Lo que se nos venía
En la calle donde vivimos, en Caracas, hay un
botadero de basura de barrio, de estos donde la gente echa la basura
como puede, generalmente en la mañana, saliendo al trabajo, de
un certero golpe de brazo, que haga caer su bolsa sobre la gran
montaña. Con cuidado de no mancharse el paltó o el uniforme de la
oficina o de no torcerse el tacón o enterrarlo en cualquier hueco de
la destartalada calle. Ha habido contenedores que eventualmente han
sido quemados o han desaparecido furtivamente.
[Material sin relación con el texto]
[config.mk]
export PLATFORM = sky130hd
export DESIGN_NAME = int_power_overflow_flag
export DESIGN_NICKNAME = d
export VERILOG_FILES = /design/src/hw/rtl/ipof_pkg.sv /design/src/hw/rtl/ipof_mul.sv /design/src/hw/rtl/ipof_datapath.sv /design/src/hw/rtl/ipof_ctrl.sv /design/src/hw/rtl/int_power_overflow_flag.sv
export VERILOG_INCLUDE_DIRS = /design/src /design/src/hw/rtl
export SDC_FILE = /design/constraint.sdc
export NUM_CORES = 2
export LEC_CHECK = 0
export ABC_AREA = 0
export BUFFER_PORTS_ARGS = -buffer_cell sky130_fd_sc_hd__buf_2
export CORE_ASPECT_RATIO = 0.8
export CORE_MARGIN = 2
export CORE_UTILIZATION = 40
export CTS_CLUSTER_DIAMETER = 120
export DETAILED_ROUTE_END_ITERATION = 10
export SYNTH_ARGS = -nofsm -noshare
export SYNTH_HDL_FRONTEND = slang
export SYNTH_SLANG_ARGS = --single-unit
[constraint.sdc]
create_clock -name i_clk -period 15.4 [get_ports i_clk]
set_input_delay 0 -clock i_clk [delete_from_list [all_inputs] [get_ports i_clk]]
set_output_delay 0 -clock i_clk [all_outputs]
set_load 0.01 [all_outputs]
[src/hw/rtl/assert_macros.svh]
// Assertion macros shared by the RTL files that carry checks.
`ifndef ASSERT_MACROS_SVH
`define ASSERT_MACROS_SVH

// Same-cycle implication, sampled on i_clk, off while reset is asserted.
`define IPOF_ASSERT_IMP(label, ante, cons, msg) \
    label: assert property (@(posedge i_clk) disable iff (!i_rst_n) \
        (ante) |-> (cons)) else $error(msg);

// Next-cycle implication, sampled on i_clk, off while reset is asserted.
`define IPOF_ASSERT_NXT(label, ante, cons, msg) \
    label: assert property (@(posedge i_clk) disable iff (!i_rst_n) \
        (ante) |=> (cons)) else $error(msg);

`endif

[src/hw/rtl/ipof_pkg.sv]
// Package: types and constants for the integer power unit.
`timescale 1ns / 1ps
`default_nettype none

package ipof_pkg;

    localparam int unsigned DATA_W = 64;
    localparam int unsigned HALF_W = DATA_W / 2;
    localparam int unsigned PROD_W = 2 * DATA_W;
    localparam int unsigned REST_W = DATA_W - 1;

    // Controller states, one-hot
    typedef enum logic [5:0] {
        S_IDLE      = 6'b000001,
        S_CHECK     = 6'b000010,
        S_WAIT_ACC  = 6'b000100,
        S_WAIT_SQ   = 6'b001000,
        S_WAIT_LAST = 6'b010000,
        S_DONE      = 6'b100000
    } t_state;

    // Commands from controller to datapath
    typedef struct packed {
        logic load;     // take a new beat: square = base, acc = 1, clear flag
        logic mul_go;   // launch the shared multiplier
        logic sel_acc;  // operand A is acc (else square); operand B is square
        logic wr_acc;   // write product into acc
        logic wr_sq;    // write product into square and shift exponent
    } t_dp_cmd;

    // Status from datapath to controller
    typedef struct packed {
        logic rest_gt1;
        logic rest_eq1;
        logic rest_odd;
        logic mul_busy;
        logic mul_done;
    } t_dp_status;

endpackage

`default_nettype wire

[src/hw/rtl/ipof_mul.sv]
// Iterative 64x64 signed multiplier with wrap and overflow detection.
`timescale 1ns / 1ps
`default_nettype none

module ipof_mul (
    input  wire logic                          i_clk,
    input  wire logic                          i_rst_n,
    input  wire logic                          i_go,
    input  wire logic [ipof_pkg::DATA_W-1:0]   i_a,
    input  wire logic [ipof_pkg::DATA_W-1:0]   i_b,
    output logic                               o_busy,
    output logic                               o_done,
    output logic [ipof_pkg::DATA_W-1:0]        o_product,
    output logic                               o_ovf
);

    logic [ipof_pkg::DATA_W-1:0] r_mag_a, n_mag_a;
    logic [ipof_pkg::DATA_W-1:0] r_mag_b, n_mag_b;
    logic                        r_neg, n_neg;
    logic [ipof_pkg::PROD_W-1:0] r_prod, n_prod;
    logic [1:0]                  r_step, n_step;
    logic                        r_busy, n_busy;
    logic                        r_done, n_done;

    logic [ipof_pkg::HALF_W-1:0] a_half;
    logic [ipof_pkg::HALF_W-1:0] b_half;
    logic [ipof_pkg::DATA_W-1:0] part;
    logic [ipof_pkg::PROD_W-1:0] part_sh;
    logic [ipof_pkg::DATA_W-1:0] limit;

    // Pick one 32x32 partial product per step
    assign a_half = r_step[1] ? r_mag_a[ipof_pkg::DATA_W-1:ipof_pkg::HALF_W]
                              : r_mag_a[ipof_pkg::HALF_W-1:0];
    assign b_half = r_step[0] ? r_mag_b[ipof_pkg::DATA_W-1:ipof_pkg::HALF_W]
                              : r_mag_b[ipof_pkg::HALF_W-1:0];
    assign part   = {{ipof_pkg::HALF_W{1'b0}}, a_half} * {{ipof_pkg::HALF_W{1'b0}}, b_half};

    // Align the partial product by its half weights
    always_comb begin
        case (r_step)
            2'd0: begin
                part_sh = {{ipof_pkg::DATA_W{1'b0}}, part};
            end
            2'd1, 2'd2: begin
                part_sh = {{ipof_pkg::HALF_W{1'b0}}, part, {ipof_pkg::HALF_W{1'b0}}};
            end
            default: begin
                part_sh = {part, {ipof_pkg::DATA_W{1'b0}}};
            end
        endcase
    end

    // Load magnitudes on go, then accumulate four partial products
    always_comb begin
        n_mag_a = r_mag_a;
        n_mag_b = r_mag_b;
        n_neg   = r_neg;
        n_prod  = r_prod;
        n_step  = r_step;
        n_busy  = r_busy;
        n_done  = 1'b0;
        if (i_go) begin
            n_mag_a = i_a[ipof_pkg::DATA_W-1]
                    ? (~i_a + {{(ipof_pkg::DATA_W-1){1'b0}}, 1'b1}) : i_a;
            n_mag_b = i_b[ipof_pkg::DATA_W-1]
                    ? (~i_b + {{(ipof_pkg::DATA_W-1){1'b0}}, 1'b1}) : i_b;
            n_neg   = i_a[ipof_pkg::DATA_W-1] ^ i_b[ipof_pkg::DATA_W-1];
            n_prod  = '0;
            n_step  = 2'd0;
            n_busy  = 1'b1;
        end else if (r_busy) begin
            n_prod = r_prod + part_sh;
            n_step = r_step + 2'd1;
            if (r_step == 2'd3) begin
                n_busy = 1'b0;
                n_done = 1'b1;
            end
        end
    end

    // Hold control under reset, payload free-running
    always_ff @(posedge i_clk) begin
        if (!i_rst_n) begin
            r_busy <= 1'b0;
            r_done <= 1'b0;
            r_step <= 2'd0;
        end else begin
            r_busy <= n_busy;
            r_done <= n_done;
            r_step <= n_step;
        end
    end

    always_ff @(posedge i_clk) begin
        r_mag_a <= n_mag_a;
        r_mag_b <= n_mag_b;
        r_neg   <= n_neg;
        r_prod  <= n_prod;
    end

    // Magnitude limit: 2^63 for a negative result, 2^63-1 otherwise
    assign limit     = {r_neg, {(ipof_pkg::DATA_W-1){~r_neg}}};
    assign o_ovf     = (|r_prod[ipof_pkg::PROD_W-1:ipof_pkg::DATA_W]) ||
                       (r_prod[ipof_pkg::DATA_W-1:0] > limit);
    assign o_product = r_neg
                     ? (~r_prod[ipof_pkg::DATA_W-1:0] + {{(ipof_pkg::DATA_W-1){1'b0}}, 1'b1})
                     : r_prod[ipof_pkg::DATA_W-1:0];
    assign o_busy    = r_busy;
    assign o_done    = r_done;

endmodule

`default_nettype wire

[src/hw/rtl/ipof_datapath.sv]
// Datapath: accumulator, running square, exponent shifter and sticky flag.
`timescale 1ns / 1ps
`default_nettype none

module ipof_datapath (
    input  wire logic                          i_clk,
    input  wire logic                          i_rst_n,
    input  wire ipof_pkg::t_dp_cmd             i_cmd,
    input  wire logic [ipof_pkg::DATA_W-1:0]   i_base,
    input  wire logic [ipof_pkg::DATA_W-1:0]   i_exponent,
    output ipof_pkg::t_dp_status               o_status,
    output logic [ipof_pkg::DATA_W-1:0]        o_power,
    output logic                               o_overflowed
);

    logic [ipof_pkg::DATA_W-1:0] r_acc, n_acc;
    logic [ipof_pkg::DATA_W-1:0] r_sq, n_sq;
    logic [ipof_pkg::REST_W-1:0] r_rest, n_rest;
    logic                        r_ovf, n_ovf;

    logic [ipof_pkg::DATA_W-1:0] mul_a;
    logic                        mul_busy;
    logic                        mul_done;
    logic [ipof_pkg::DATA_W-1:0] mul_product;
    logic                        mul_ovf;

    // Shared multiplier; operand B is always the running square
    assign mul_a = i_cmd.sel_acc ? r_acc : r_sq;

    ipof_mul u_mul (
        .i_clk     (i_clk),
        .i_rst_n   (i_rst_n),
        .i_go      (i_cmd.mul_go),
        .i_a       (mul_a),
        .i_b       (r_sq),
        .o_busy    (mul_busy),
        .o_done    (mul_done),
        .o_product (mul_product),
        .o_ovf     (mul_ovf)
    );

    // Load a new beat or write back a finished product
    always_comb begin
        n_acc  = r_acc;
        n_sq   = r_sq;
        n_rest = r_rest;
        n_ovf  = r_ovf;
        if (i_cmd.load) begin
            n_acc  = {{(ipof_pkg::DATA_W-1){1'b0}}, 1'b1};
            n_sq   = i_base;
            n_rest = i_exponent[ipof_pkg::DATA_W-1] ? '0
                                                    : i_exponent[ipof_pkg::REST_W-1:0];
            n_ovf  = 1'b0;
        end else begin
            if (i_cmd.wr_acc) begin
                n_acc = mul_product;
                n_ovf = r_ovf | mul_ovf;
            end
            if (i_cmd.wr_sq) begin
                n_sq   = mul_product;
                n_rest = r_rest >> 1;
                n_ovf  = r_ovf | mul_ovf;
            end
        end
    end

    always_ff @(posedge i_clk) begin
        r_acc  <= n_acc;
        r_sq   <= n_sq;
        r_rest <= n_rest;
        r_ovf  <= n_ovf;
    end

    // Report exponent and multiplier state
    assign o_status.rest_gt1 = |r_rest[ipof_pkg::REST_W-1:1];
    assign o_status.rest_eq1 = (r_rest == {{(ipof_pkg::REST_W-1){1'b0}}, 1'b1});
    assign o_status.rest_odd = r_rest[0];
    assign o_status.mul_busy = mul_busy;
    assign o_status.mul_done = mul_done;

    assign o_power      = r_acc;
    assign o_overflowed = r_ovf;

endmodule

`default_nettype wire

[src/hw/rtl/ipof_ctrl.sv]
// Controller: sequences square-and-multiply steps over the exponent bits.
`timescale 1ns / 1ps
`default_nettype none

module ipof_ctrl (
    input  wire logic                  i_clk,
    input  wire logic                  i_rst_n,
    input  wire logic                  i_start,
    input  wire ipof_pkg::t_dp_status  i_status,
    output ipof_pkg::t_dp_cmd          o_cmd,
    output logic                       o_busy,
    output logic                       o_valid
);

    ipof_pkg::t_state r_state, n_state;

    // Next state and datapath commands
    always_comb begin
        n_state = r_state;
        o_cmd   = '0;
        case (r_state)
            ipof_pkg::S_IDLE: begin
                if (i_start) begin
                    o_cmd.load = 1'b1;
                    n_state    = ipof_pkg::S_CHECK;
                end
            end
            ipof_pkg::S_CHECK: begin
                if (i_status.rest_gt1) begin
                    o_cmd.mul_go  = 1'b1;
                    o_cmd.sel_acc = i_status.rest_odd;
                    n_state = i_status.rest_odd ? ipof_pkg::S_WAIT_ACC
                                                : ipof_pkg::S_WAIT_SQ;
                end else if (i_status.rest_eq1) begin
                    o_cmd.mul_go  = 1'b1;
                    o_cmd.sel_acc = 1'b1;
                    n_state       = ipof_pkg::S_WAIT_LAST;
                end else begin
                    n_state = ipof_pkg::S_DONE;
                end
            end
            ipof_pkg::S_WAIT_ACC: begin
                // write acc, then square with the same square value
                if (i_status.mul_done) begin
                    o_cmd.wr_acc = 1'b1;
                    o_cmd.mul_go = 1'b1;
                    n_state      = ipof_pkg::S_WAIT_SQ;
                end
            end
            ipof_pkg::S_WAIT_SQ: begin
                if (i_status.mul_done) begin
                    o_cmd.wr_sq = 1'b1;
                    n_state     = ipof_pkg::S_CHECK;
                end
            end
            ipof_pkg::S_WAIT_LAST: begin
                if (i_status.mul_done) begin
                    o_cmd.wr_acc = 1'b1;
                    n_state      = ipof_pkg::S_DONE;
                end
            end
            ipof_pkg::S_DONE: begin
                n_state = ipof_pkg::S_IDLE;
            end
            default: begin
                n_state = ipof_pkg::S_IDLE;
            end
        endcase
    end

    always_ff @(posedge i_clk) begin
        if (!i_rst_n) begin
            r_state <= ipof_pkg::S_IDLE;
        end else begin
            r_state <= n_state;
        end
    end

    assign o_busy  = (r_state != ipof_pkg::S_IDLE);
    assign o_valid = (r_state == ipof_pkg::S_DONE);

endmodule

`default_nettype wire

[src/hw/rtl/int_power_overflow_flag.sv]
// Top level: signed 64-bit integer power with sticky overflow flag.
// Usage:
//   Drive i_base and i_exponent and raise start; the beat is taken at a rising
//   edge where start is high and busy is low. busy stays high until the result
//   has been shown. The result appears on o_power and o_overflowed for exactly
//   one cycle, marked by o_valid; the receiver takes it then and cannot stall.
//   One shared multiplier does every product: a magnitude load, then four
//   32x32 partial products. Each exponent bit below the top set bit costs a
//   square, plus an acc multiply when the bit is set; the top bit costs one
//   acc multiply. A zero or negative exponent returns 1, going from S_CHECK
//   straight to S_DONE. One beat is in flight at a time.
//   o_overflowed is set when any product, squarings included, leaves the
//   signed 64-bit range; o_power is the product wrapped to 64 bits.
//   Synchronous active-low reset returns the controller to idle and drops any
//   beat in flight; no result is shown for it.
`timescale 1ns / 1ps
`default_nettype none
`include "assert_macros.svh"

module int_power_overflow_flag (
    input  wire logic                                 i_clk,
    input  wire logic                                 i_rst_n,
    input  wire logic                                 start,
    output logic                                      busy,
    input  wire logic signed [ipof_pkg::DATA_W-1:0]   i_base,
    input  wire logic signed [ipof_pkg::DATA_W-1:0]   i_exponent,
    output logic                                      o_valid,
    output logic signed [ipof_pkg::DATA_W-1:0]        o_power,
    output logic                                      o_overflowed
);

    ipof_pkg::t_dp_cmd    cmd;
    ipof_pkg::t_dp_status status;
    logic [ipof_pkg::DATA_W-1:0] power_u;

    ipof_ctrl u_ctrl (
        .i_clk    (i_clk),
        .i_rst_n  (i_rst_n),
        .i_start  (start),
        .i_status (status),
        .o_cmd    (cmd),
        .o_busy   (busy),
        .o_valid  (o_valid)
    );

    ipof_datapath u_dp (
        .i_clk        (i_clk),
        .i_rst_n      (i_rst_n),
        .i_cmd        (cmd),
        .i_base       ($unsigned(i_base)),
        .i_exponent   ($unsigned(i_exponent)),
        .o_status     (status),
        .o_power      (power_u),
        .o_overflowed (o_overflowed)
    );

    assign o_power = $signed(power_u);

    // Checks on controller and multiplier sequencing
    `IPOF_ASSERT_IMP(a_go_idle_mul, cmd.mul_go, !status.mul_busy, "multiplier launched while busy")
    `IPOF_ASSERT_IMP(a_wr_on_done, cmd.wr_acc || cmd.wr_sq, status.mul_done, "write-back without product")
    `IPOF_ASSERT_NXT(a_accept_busy, start && !busy, busy, "accepted beat did not raise busy")
    `IPOF_ASSERT_NXT(a_valid_pulse, o_valid, !o_valid && !busy, "result strobe not single cycle")

endmodule

`default_nettype wire
== Word level (Yosys, flattened, before mapping) ==
Index checks and enable logic that the tools add are counted.

* Bits in latches: 0
* ROM bits: 0
* Bits of input ports: 131
* Memories: 0
* Memory bits (writable): 0
* Flip-flop bits (word level): 459

* Reductions and logical operators: 11
* Multiplexer cells: 35
* Add/subtract/negate cells: 5
* Div/mod/pow operators: 0
* Multiply operators: 1
* Order comparisons: 1
* Bitwise operators: 8
* Shifts and indexed selects: 0
* Eq/ne operators: 15

{| class="wikitable"
|+ Operator list
! kind !! count
|-
| 2-to-1 mux 63 bit || 5
|-
| 2-to-1 mux 64 bit || 4
|-
| case mux 128 bit (2 select lines) || 1
|-
| adder 64 x 1 -> 64 bit (second input constant) || 3
|-
| inverter 64 bit || 3
|-
| adder 128 bit || 1
|-
| > comparator 64 bit || 1
|-
| multiplier 32 x 32 -> 64 bit || 1
|-
| 2-to-1 mux 32 bit || 2
|-
| OR reduction 64 bit || 1
|-
| equality test 63 x 1 -> 1 bit (second input constant) || 1
|-
| OR reduction 62 bit || 1
|-
| 2-to-1 mux 6 bit || 6
|-
| case mux 6 bit (5 select lines) || 1
|-
| 2-to-1 mux 1 bit || 12
|-
| equality test 6 x 1 -> 1 bit (second input constant) || 1
|-
| equality test 6 x 2 -> 1 bit (second input constant) || 1
|-
| equality test 6 x 3 -> 1 bit (second input constant) || 1
|-
| equality test 6 x 4 -> 1 bit (second input constant) || 1
|-
| equality test 6 x 5 -> 1 bit (second input constant) || 1
|-
| equality test 6 bit (second input constant) || 1
|-
| != test 2 x 1 -> 1 bit (second input constant) || 3
|-
| != test 6 x 1 -> 1 bit (second input constant) || 1
|-
| OR reduction 2 bit || 3
|-
| 15 further kinds || 20
|}

== Logic depth before layout (Yosys ltp) ==
* Depth in word-level cells: 8
* Depth in mapped cells: 48
* Gate-level depth less buffers: 42

== Modules after synthesis ==
From an unflattened synthesis, not the netlist that was laid out.

* Cell total of the unflattened synthesis: 7296
* Area total of the unflattened synthesis: 64777.1 um^2

{| class="wikitable"
|+ Modules (own cells, without submodules)
! module !! instances !! area an instance (um^2) !! cells each
|-
| ipof_mul || 1 || 55643.4 || 6526
|-
| ipof_datapath || 1 || 8618.3 || 708
|-
| ipof_ctrl || 1 || 515.5 || 62
|}

== Worst setup path after synthesis ==
No wires, ideal clock.

* Path kind: reg2reg
* Start: reg u_dp.u_mul.r_step[1]
* End: reg u_dp.u_mul.r_prod[112] (netlist name)
* Clock period less this slack: 11.674 ns
* Arrival: 11.595 ns
* Stages on the path, launching flop included: 44
* Path slack: 3.726 ns
* Path through: dfxtp_1 -> clkbuf_1 -> clkbuf_1 -> clkbuf_1 -> mux2i_1 -> clkbuf_1 -> nor2_1 -> fa_1 -> fa_1 -> fa_1 -> inv_1 -> fa_1 -> inv_1 -> fa_1 -> fa_1 -> fa_1 -> fa_1 -> ha_1 -> [8 not listed] -> o311ai_0 -> xnor2_1 -> nand2_1 -> o21ai_0 -> ha_1 -> clkbuf_1 -> nand4_1 -> or3_1 -> nor4_1 -> nand2_1 -> nor3_1 -> o31ai_1 -> a2111oi_0 -> a31oi_1 -> o21ai_0 -> a31oi_1 -> or4_1 -> o211ai_1

* Longest elaborated chain between the ends: 4
* Elaborated cells between the ends (all ways): 8

{| class="wikitable"
|+ RTL lines
! item !! RTL line !! source
|-
| start: declaration || ipof_mul.sv:21 || <nowiki>logic [1:0] r_step, n_step;</nowiki>
|-
| start signal: assignment || ipof_mul.sv:90 || <nowiki>r_step <= n_step;</nowiki>
|-
| 2-to-1 mux 32 bit, or another cell as far along || ipof_mul.sv:32 || <nowiki>assign a_half = r_step[1] ? r_mag_a[ipof_pkg::DATA_W-1:ipof_pkg::HALF_W]</nowiki>
|-
| multiplier 32 x 32 -> 64 bit or OR reduction 2 bit (tied branches) || ipof_mul.sv:36, ipof_mul.sv:40 ||
|-
| case mux 128 bit (2 select lines) * || ipof_mul.sv:40 || <nowiki>case (r_step)</nowiki>
|-
| adder 128 bit * || ipof_mul.sv:72 || <nowiki>n_prod = r_prod + part_sh;</nowiki>
|-
| end signal: assignment || ipof_mul.sv:98 || <nowiki>r_prod <= n_prod;</nowiki>
|-
| end: declaration || ipof_mul.sv:20 || <nowiki>logic [ipof_pkg::PROD_W-1:0] r_prod, n_prod;</nowiki>
|}

Every way passes the cells marked *; elsewhere a longest branch is shown, timed or not.
A chain may end at the register's enable or synchronous reset.

== Worst setup path after layout ==
* Start: reg u_dp.u_mul.r_step[0]
* End: reg u_dp.u_mul.r_prod[124] (netlist name)

* Longest elaborated chain between the ends: 4
* Elaborated cells between the ends (all ways): 8

{| class="wikitable"
|+ RTL lines
! item !! RTL line !! source
|-
| 2-to-1 mux 32 bit, or another cell as far along || ipof_mul.sv:34 || <nowiki>assign b_half = r_step[0] ? r_mag_b[ipof_pkg::DATA_W-1:ipof_pkg::HALF_W]</nowiki>
|-
| multiplier 32 x 32 -> 64 bit or OR reduction 2 bit (tied branches) || ipof_mul.sv:36, ipof_mul.sv:40 ||
|-
| case mux 128 bit (2 select lines) * || ipof_mul.sv:40 ||
|-
| adder 128 bit * || ipof_mul.sv:72 ||
|}

Marked as above.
Últimamente una caseta de ladrillo construida a fin de colocar la basura dentro,
sobrevive a ser llevada o quemada, por razones obvias, pero está semidestruida, con un contenedor abollado adentro. Los
desperdicios no caben, se desbordan y montones de basura rodean la
caseta, cada vez que llega el camión y se acomoda en retroceso en
una maniobra que hace merecer largamente su licencia de 5° grado al
conductor.
El edificio donde vivimos está a 30
metros del botadero, aunque dispone de su basura sin usarlo (se saca
la basura cuando pasa el camión). Tiene un lindo jardín, donde se
estanca el agua cada vez que llueve. El sótano, mal drenado, se
convierte en laguna con cada tormenta.
Con este panorama, no es difícil imaginar
que en nuestro apartamento del piso 2, sobran los mosquitos. Si uno
se sienta a escribir en la sala o en la computadora de inmediato
pequeñas agujitas le recuerdan que Aedes aegypti siente la imperiosa
necesidad de alimentarse de sangre para poder poner sus huevos. De
vez en cuando nuestras hijas amanecen con los tobillos llenos de
ronchas de las picaduras del amanecer.
Lo mismo ha ocurrido los 12 años que
llevamos aquí, por lo que podría decir que hemos tenido suerte de
no contraer nunca el dengue. También es cierto que hasta hace poco teníamos acceso
a herramientas simples para evitar el mosquito: conseguíamos el
repelente en forma de plaquitas sin problemas. De más está decir
que las normas básicas para evitar el mosquito se cumplen en casa:
no se acumula agua en ninguna parte sin tapar, pero ¿cómo controlar
lo que ocurre de la ventana hacia afuera?.